Why not linear search?
When it comes to search algorithms, Linear search is the simplest option available. Linear search goes through every element in an array, starting from the first, until it finds the target element. However, simplicity comes at a cost, and Linear search often falls short in terms of efficiency. This is because in the worst-case scenario, where the target element is at the last index, say n, of the array, the algorithm may have to check n times, making this process very slow.
However, there is a solution to this problem - Binary Search.
What is binary search?
Binary search is a searching algorithm used for sorted arrays.
In this, we take the middlemost element of the array
⁍ if target > middle —→ search in the right side
⁍ if target < middle —→ search in the left side
⁍ if target = middle —→ we have found our answer
now we search the new array that has formed on the right/left side take the middle element again, and go through all the steps again till we arrive at the target element.
Comparing Efficiencies
To demonstrate the efficiency of Binary Search, let's take an example of a large array of size 10^9. Linear search would take about 500 million steps to find the target element, whereas Binary search would take only 30 steps. That's a huge difference in efficiency!
Big O Notations
In terms of Big O notation, Linear search has a time complexity of O(n), whereas Binary search has a time complexity of O(log n). The logarithmic time complexity of Binary search is much more efficient than the linear time complexity of Linear search.
The code
Here is a Java code for a simple binary search.

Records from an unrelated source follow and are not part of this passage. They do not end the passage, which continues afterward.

## src/sv/xbt_pkg.sv

```systemverilog
`timescale 1ns / 1ps
// ----------------------------------------------------------------------------
// XOR binary trie multiset - shared types and constants
// Key and counter widths, request codes, the queue entry and the result record.
// ----------------------------------------------------------------------------
package xbt_pkg;

  localparam int KEY_BITS   = 10;
  localparam int COUNT_BITS = 16;
  localparam int RANK_W     = 16;
  localparam int FUNC_W     = 3;
  localparam int STATUS_W   = 2;

  localparam int NODE_W = KEY_BITS + 1;
  localparam int CMP_W  = (RANK_W > COUNT_BITS) ? RANK_W : COUNT_BITS;

  localparam int S_DATA_W  = KEY_BITS + RANK_W;
  localparam int S_TDATA_W = ((S_DATA_W + 7) / 8) * 8;
  localparam int M_DATA_W  = COUNT_BITS + KEY_BITS + COUNT_BITS;
  localparam int M_TDATA_W = ((M_DATA_W + 7) / 8) * 8;

  localparam logic [FUNC_W-1:0] FUNC_ADD = FUNC_W'(0);
  localparam logic [FUNC_W-1:0] FUNC_DEL = FUNC_W'(1);
  localparam logic [FUNC_W-1:0] FUNC_CNT = FUNC_W'(2);
  localparam logic [FUNC_W-1:0] FUNC_KTH = FUNC_W'(3);
  localparam logic [FUNC_W-1:0] FUNC_XOR = FUNC_W'(4);

  typedef enum logic [STATUS_W-1:0] {
    ST_OK     = 2'd0,
    ST_FULL   = 2'd1,
    ST_ABSENT = 2'd2,
    ST_RANGE  = 2'd3
  } status_t;

  typedef enum logic [2:0] {
    OP_ADD,
    OP_DEL,
    OP_CNT,
    OP_KTH,
    OP_XOR,
    OP_NOP
  } op_t;

  typedef struct packed {
    op_t                 op;
    logic [KEY_BITS-1:0] key;
    logic [RANK_W-1:0]   rank;
  } req_t;

  typedef struct packed {
    logic valid;
    req_t req;
  } q_head_t;

  typedef struct packed {
    status_t               status;
    logic [COUNT_BITS-1:0] key_count;
    logic [KEY_BITS-1:0]   kth_value;
    logic [COUNT_BITS-1:0] total;
  } res_t;

endpackage

```

## src/sv/xbt_front.sv

```systemverilog
`timescale 1ns / 1ps
// ----------------------------------------------------------------------------
// XOR binary trie multiset - front end
// Accepts requests, decodes the function code and queues them for the engine.
// ----------------------------------------------------------------------------
module xbt_front (
  input  logic                           clk,
  input  logic                           rst,
  input  logic                           s_tvalid,
  output logic                           s_tready,
  input  logic [xbt_pkg::S_TDATA_W-1:0]  s_tdata,   // key, rank
  input  logic [xbt_pkg::FUNC_W-1:0]     s_tuser,   // func
  input  logic                           hold,
  output xbt_pkg::q_head_t               head,
  input  logic                           pop
);
  import xbt_pkg::*;

  localparam int QDEPTH = 2;

  req_t       q [QDEPTH];
  logic       wr_ptr;
  logic       rd_ptr;
  logic [1:0] cnt;
  req_t       req_in;
  logic       push;

  always_comb begin
    req_in.key  = s_tdata[KEY_BITS-1:0];
    req_in.rank = s_tdata[KEY_BITS +: RANK_W];
    unique case (s_tuser)
      FUNC_ADD: req_in.op = OP_ADD;
      FUNC_DEL: req_in.op = OP_DEL;
      FUNC_CNT: req_in.op = OP_CNT;
      FUNC_KTH: req_in.op = OP_KTH;
      FUNC_XOR: req_in.op = OP_XOR;
      default:  req_in.op = OP_NOP;
    endcase
  end

  assign s_tready   = (cnt != 2'(QDEPTH)) && !hold;
  assign push       = s_tvalid && s_tready;
  assign head.valid = (cnt != 2'd0);
  assign head.req   = q[rd_ptr];

  always_ff @(posedge clk) begin
    if (push) begin
      q[wr_ptr] <= req_in;
    end
  end

  always_ff @(posedge clk) begin
    if (rst) begin
      wr_ptr <= 1'b0;
      rd_ptr <= 1'b0;
      cnt    <= 2'd0;
    end else begin
      if (push) begin
        wr_ptr <= ~wr_ptr;
      end
      if (pop) begin
        rd_ptr <= ~rd_ptr;
      end
      cnt <= cnt + 2'(push) - 2'(pop);
    end
  end

endmodule

```

## config.mk

```make
export PLATFORM = sky130hd
export DESIGN_NAME = xbt_front
export DESIGN_NICKNAME = d
export VERILOG_FILES = /design/src/sv/xbt_pkg.sv /design/src/sv/xbt_front.sv
export SDC_FILE = /design/constraint.sdc
export NUM_CORES = 1
export LEC_CHECK = 0
export BUFFER_PORTS_ARGS = -buffer_cell sky130_fd_sc_hd__buf_2
export CAP_MARGIN = 10
export CORE_MARGIN = 2
export CORE_UTILIZATION = 38
export CTS_CLUSTER_DIAMETER = 80
export DETAILED_ROUTE_END_ITERATION = 7
export HOLD_SLACK_MARGIN = 0.02
export PLACE_DENSITY = 0.68
export SLEW_MARGIN = 30
export SYNTH_ARGS = -nofsm -noshare
export SYNTH_HDL_FRONTEND = slang
export SYNTH_SLANG_ARGS = --single-unit
```

## constraint.sdc

```tcl
create_clock -name clk -period 1.8 [get_ports clk]
set_input_delay 0.09 -clock clk [delete_from_list [all_inputs] [get_ports clk]]
set_output_delay 0.09 -clock clk [all_outputs]
set_load 0.01 [all_outputs]
```

Word level (Yosys, flattened, before mapping)
Memories as Yosys holds them, arrays and structs flattened. A register that Yosys moved wholly into a read port is not among the register bits.
Cells that the tools add are included.
- bits in registers: 4
- RAM bits: 58
- bits of input ports: 40
- output and inout port bits: 31
- word-level logic and storage cells: 23
- memories: 1
- memories (memory ; words ; width ; read ports ; clocked after memory_dff ; write ports ; line ; text):
    q ; 2 ; 29 ; 1 ; 1 ; 1 ; xbt_front.sv:21 ; req_t q [QDEPTH];
- add/sub/neg operators: 2
- eq/ne operators: 5
- mux-type cells: 5
- bitwise operators: 2
- reductions and logical operators: 5
- operator list (cell ; number):
    3-bit one-hot mux with 5 select lines ; 1
    3-bit by 2-bit equality test with 1-bit output, second input constant ; 2
    1-bit 2-to-1 mux ; 4
    3-bit by 1-bit equality test with 1-bit output, second input constant ; 1
    3-bit equality test, second input constant ; 1
    3-bit zero test ; 1
    2-bit by 1-bit adder with 2-bit output ; 1
    1-bit logical AND ; 2
    2-bit != test, second input constant ; 1
    1-bit NOT ; 2
    2-bit nonzero test ; 1
    2-bit by 1-bit subtractor with 2-bit output ; 1
    1-bit zero test ; 1

Longest topological paths before layout
Gate-level depths: netlist of run 1.
- word-level depth: 5
- gate-level depth with buffers: 9
- mapped depth without buffers: 9

Least setup slack after synthesis of run 1
No wires, ideal clock.
- path type: reg-to-reg
- start point: reg cnt[1]
- end point: mem q[1][0] (netlist name) (enable)
- library setup time: 389 ps
- arrival: 1470 ps
- data required time: 1411 ps
- path slack: -58 ps
- cell stages (with the launch flop): 4
- path buffers: 0
- period minus slack after synthesis: 1858 ps
- cell sequence: dfxtp_1 nor2b_4 nor2_1 and3_1
- longest elaborated chain between the ends: 5
- ends and longest elaborated chain (item ; line ; text):
    start, declared ; xbt_front.sv:24 ; logic [1:0] cnt;
    start signal, assigned ; xbt_front.sv:64 ; cnt <= cnt + 2'(push) - 2'(pop);
    2-bit != test ; xbt_front.sv:41 ; assign s_tready = (cnt != 2'(QDEPTH)) && !hold;
    1-bit logical AND ; xbt_front.sv:41 ;
    net s_tready ; xbt_front.sv:10 ; output logic s_tready,
    1-bit logical AND ; xbt_front.sv:42 ; assign push = s_tvalid && s_tready;
    1-bit 2-to-1 mux ; xbt_front.sv:47 ; if (push) begin
    1-bit 2-to-1 mux (implied by the code) ; xbt_front.sv:48 ; q[wr_ptr] <= req_in;
    end, declared ; xbt_front.sv:21 ;
The timed path passes the listed nets, and every way through them passes these cells.

Final worst setup path of run 1
- start point: reg cnt[1]
- end point: reg cnt[1]
- longest elaborated chain between the ends: 5
- ends and longest elaborated chain (item ; line):
    2-bit != test ; xbt_front.sv:41
    1-bit logical AND ; xbt_front.sv:41
    1-bit logical AND ; xbt_front.sv:42
    2-bit by 1-bit adder with 2-bit output * ; xbt_front.sv:64
    2-bit by 1-bit subtractor with 2-bit output * ; xbt_front.sv:64
Mark *: on every way between the ends. The rest lies on a longest branch, timed or not.
A chain may end at the register's enable or synchronous reset.
[src/rtl/nldc_pkg.sv]
// Shared types and constants for the note LED depth coalescer.
`timescale 1ns / 1ps
`default_nettype none

package nldc_pkg;

  // Opcodes carried on the request channel
  localparam logic [2:0] OP_NOTE_ON  = 3'd0;
  localparam logic [2:0] OP_NOTE_OFF = 3'd1;
  localparam logic [2:0] OP_REFRESH  = 3'd2;
  localparam logic [2:0] OP_MAP_WR   = 3'd3;
  localparam logic [2:0] OP_DEPTH_RD = 3'd4;

  // Classified work kinds handed from front to back
  localparam logic [2:0] KIND_NOP      = 3'd0;
  localparam logic [2:0] KIND_NOTE_ON  = 3'd1;
  localparam logic [2:0] KIND_NOTE_OFF = 3'd2;
  localparam logic [2:0] KIND_REFRESH  = 3'd3;
  localparam logic [2:0] KIND_MAP_WR   = 3'd4;
  localparam logic [2:0] KIND_DEPTH_RD = 3'd5;

  // Configuration register indexes (byte address 4 * index)
  localparam int         PADDR_W       = 4;
  localparam logic [1:0] REG_MODE      = 2'd0;
  localparam logic [1:0] REG_WINDOW    = 2'd1;
  localparam logic [1:0] REG_MAX_DEFER = 2'd2;

  localparam logic [15:0] WINDOW_RESET    = 16'd1000;
  localparam logic [15:0] MAX_DEFER_RESET = 16'd8000;
  localparam logic [7:0]  DEPTH_MAX       = 8'd255;

  localparam int QUEUE_DEPTH = 2;

  typedef struct packed {
    logic [2:0]  kind;
    logic [6:0]  note;
    logic [31:0] time_us;
    logic [1:0]  word_sel;
    logic [63:0] word;
    logic [7:0]  led;
  } cmd_t;

  typedef struct packed {
    logic        defer;
    logic        changed;
    logic [7:0]  depth;
  } res_t;

  typedef struct packed {
    logic        mode;
    logic [15:0] window;
    logic [15:0] max_defer;
  } cfg_t;

endpackage

`default_nettype wire

[src/rtl/nldc_queue.sv]
// Short command queue between front and back.
`timescale 1ns / 1ps
`default_nettype none

module nldc_queue (
  input  logic             clk,
  input  logic             rst,
  input  logic             push,
  input  nldc_pkg::cmd_t   push_cmd,
  input  logic             pop,
  output logic             full,
  output logic             empty,
  output nldc_pkg::cmd_t   head
);

  localparam int QP_W = (nldc_pkg::QUEUE_DEPTH > 1) ? $clog2(nldc_pkg::QUEUE_DEPTH) : 1;
  localparam int QC_W = $clog2(nldc_pkg::QUEUE_DEPTH + 1);

  nldc_pkg::cmd_t    entries [nldc_pkg::QUEUE_DEPTH];
  logic [QP_W-1:0]   wr_ptr;
  logic [QP_W-1:0]   rd_ptr;
  logic [QC_W-1:0]   count;

  assign full  = count == QC_W'(nldc_pkg::QUEUE_DEPTH);
  assign empty = count == '0;
  assign head  = entries[rd_ptr];

  always_ff @(posedge clk) begin
    if (rst) begin
      wr_ptr <= '0;
      rd_ptr <= '0;
      count  <= '0;
    end else begin
      if (push) begin
        wr_ptr <= (wr_ptr == QP_W'(nldc_pkg::QUEUE_DEPTH - 1)) ? '0 : wr_ptr + 1'b1;
      end
      if (pop) begin
        rd_ptr <= (rd_ptr == QP_W'(nldc_pkg::QUEUE_DEPTH - 1)) ? '0 : rd_ptr + 1'b1;
      end
      if (push && !pop) begin
        count <= count + 1'b1;
      end else if (pop && !push) begin
        count <= count - 1'b1;
      end
    end
  end

  always_ff @(posedge clk) begin
    if (push) begin
      entries[wr_ptr] <= push_cmd;
    end
  end

endmodule

`default_nettype wire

public class binarysearch {
public static void main(String[] args) {
int[] arr = {2, 4, 7, 9, 12, 23, 45, 56, 67, 78};
int target = 45;
int ans = binarysearch(arr, target);
System.out.println(ans);
}
//return index
static int binarysearch(int[] arr, int target){
//initializing start and end points
int start = 0;
int end = arr.length - 1;
//loop starts
while(start<=end){
int mid = start + ((end - start)/2); //same as (start + end)/2
if(target< arr[mid]){
end = mid-1;
}
else if(target>arr[mid]){
start = mid + 1;
}
else{
return mid;
}
}
return -1;
}
}
This code will output the index of the target if found in the array. In this case, the target element which is 45 lies on the 6th index. Hence, the code will print 6.
Limitations
One limitation of Binary search is that it only works for sorted arrays. If the array is not sorted, we need to sort it first before we can apply Binary search. Another limitation is that Binary search only works for unique elements. If there are duplicate elements in the array, Binary search may not return the correct index.